Which lines of the entries below include "cycles"? List them all.

--------------------

===== config.mk =====
export PLATFORM = sky130hd
export DESIGN_NAME = pbs_sequencer
export DESIGN_NICKNAME = d
export VERILOG_FILES = /design/src/include/pbs_pkg.sv /design/src/pbs_sequencer.sv /design/src/pbs_fifo.sv
export SDC_FILE = /design/constraint.sdc
export NUM_CORES = 2
export LEC_CHECK = 0
export BUFFER_PORTS_ARGS = -buffer_cell sky130_fd_sc_hd__buf_2
export CAP_MARGIN = 20
export CORE_MARGIN = 2
export CORE_UTILIZATION = 55
export DETAILED_ROUTE_END_ITERATION = 16
export PLACE_DENSITY = 0.83
export SLEW_MARGIN = 20
export SYNTH_ARGS = -nofsm -noshare
export SYNTH_HDL_FRONTEND = slang
export SYNTH_SLANG_ARGS = --single-unit

===== constraint.sdc =====
create_clock -name pclk -period 26.4 [get_ports pclk]
set_input_delay 0 -clock pclk [delete_from_list [all_inputs] [get_ports pclk]]
set_output_delay 0 -clock pclk [all_outputs]
set_load 0.005 [all_outputs]

===== src/include/pbs_pkg.sv =====
package pbs_pkg;

  // ****************************************************************
  // table formats
  // ****************************************************************
  localparam int REP_W          = 16;     // repeat stored minus one: 1..65536
  localparam int ID_W           = 8;
  localparam int LINE_FIELD_W   = 8;
  localparam int STEP_LIMIT     = 2048;   // expanded steps that run
  localparam int STEP_W         = 12;
  localparam int DOC_SUB_LINES  = 256;
  localparam int DOC_SUBS       = 50;

  // ****************************************************************
  // event branch timing, in pclk cycles
  // ****************************************************************
  localparam int EV_LEAD_CLKS   = 22;
  localparam int EV_PULSE_CLKS  = 8;
  localparam int EV_CNT_W       = 5;
  localparam int BR_FETCH_AT    = 3;      // leaves fetch and emit cycles

  localparam int FIFO_DEPTH     = 32;

  // ****************************************************************
  // register offsets
  // ****************************************************************
  localparam logic [7:0] REG_CTRL      = 8'h00;
  localparam logic [7:0] REG_STATUS    = 8'h04;
  localparam logic [7:0] REG_NLINES    = 8'h08;
  localparam logic [7:0] REG_LINE_ADDR = 8'h0c;
  localparam logic [7:0] REG_LINE_DATA = 8'h10;
  localparam logic [7:0] REG_LINE_TGT  = 8'h14;
  localparam logic [7:0] REG_SUB_ADDR  = 8'h18;
  localparam logic [7:0] REG_SUB_DATA  = 8'h1c;
  localparam logic [7:0] REG_SUB_LEN   = 8'h20;

  // ****************************************************************
  // field positions and reset values
  // ****************************************************************
  localparam int CTRL_START_BIT = 0;
  localparam int CTRL_ENH_BIT   = 1;
  localparam int CTRL_STOP_BIT  = 2;
  localparam int ST_BUSY_BIT    = 0;
  localparam int ST_HOLD_BIT    = 1;
  localparam int ST_EVP_BIT     = 2;
  localparam int ST_LINE_LSB    = 8;
  localparam int LD_REP_LSB     = 0;      // line word: [15:0] repeat-1
  localparam int LD_ID_LSB      = 16;     // [23:16] block or subsequence
  localparam int LD_SUB_BIT     = 24;
  localparam int LD_INF_BIT     = 25;
  localparam int LD_HOLD_BIT    = 26;
  localparam int LD_BR_BIT      = 27;
  localparam int SA_SUB_LSB     = 8;      // sub address: [15:8] sub, [7:0] line
  localparam logic       ENH_RST    = 1'b0;
  localparam logic [7:0] ADDR_RST   = 8'h00;

  typedef struct packed {
    logic              ev_branch;
    logic              trig_hold;
    logic              infinite;
    logic              is_sub;
    logic [ID_W-1:0]   id;
    logic [REP_W-1:0]  rep_m1;
  } pbs_line_t;

  typedef struct packed {
    logic [ID_W-1:0]   block;
    logic [REP_W-1:0]  rep_m1;
  } pbs_sub_t;

  typedef struct packed {
    logic [LINE_FIELD_W-1:0] line;
    logic [ID_W-1:0]         block;
  } pbs_word_t;

  typedef enum {PBS_IDLE, PBS_COMPILE, PBS_FETCH, PBS_HOLD, PBS_EMIT, PBS_BRANCH} pbs_state_t;

endpackage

--------------------

**Result of the task**:
  // event branch timing, in pclk cycles
  localparam int BR_FETCH_AT    = 3;      // leaves fetch and emit cycles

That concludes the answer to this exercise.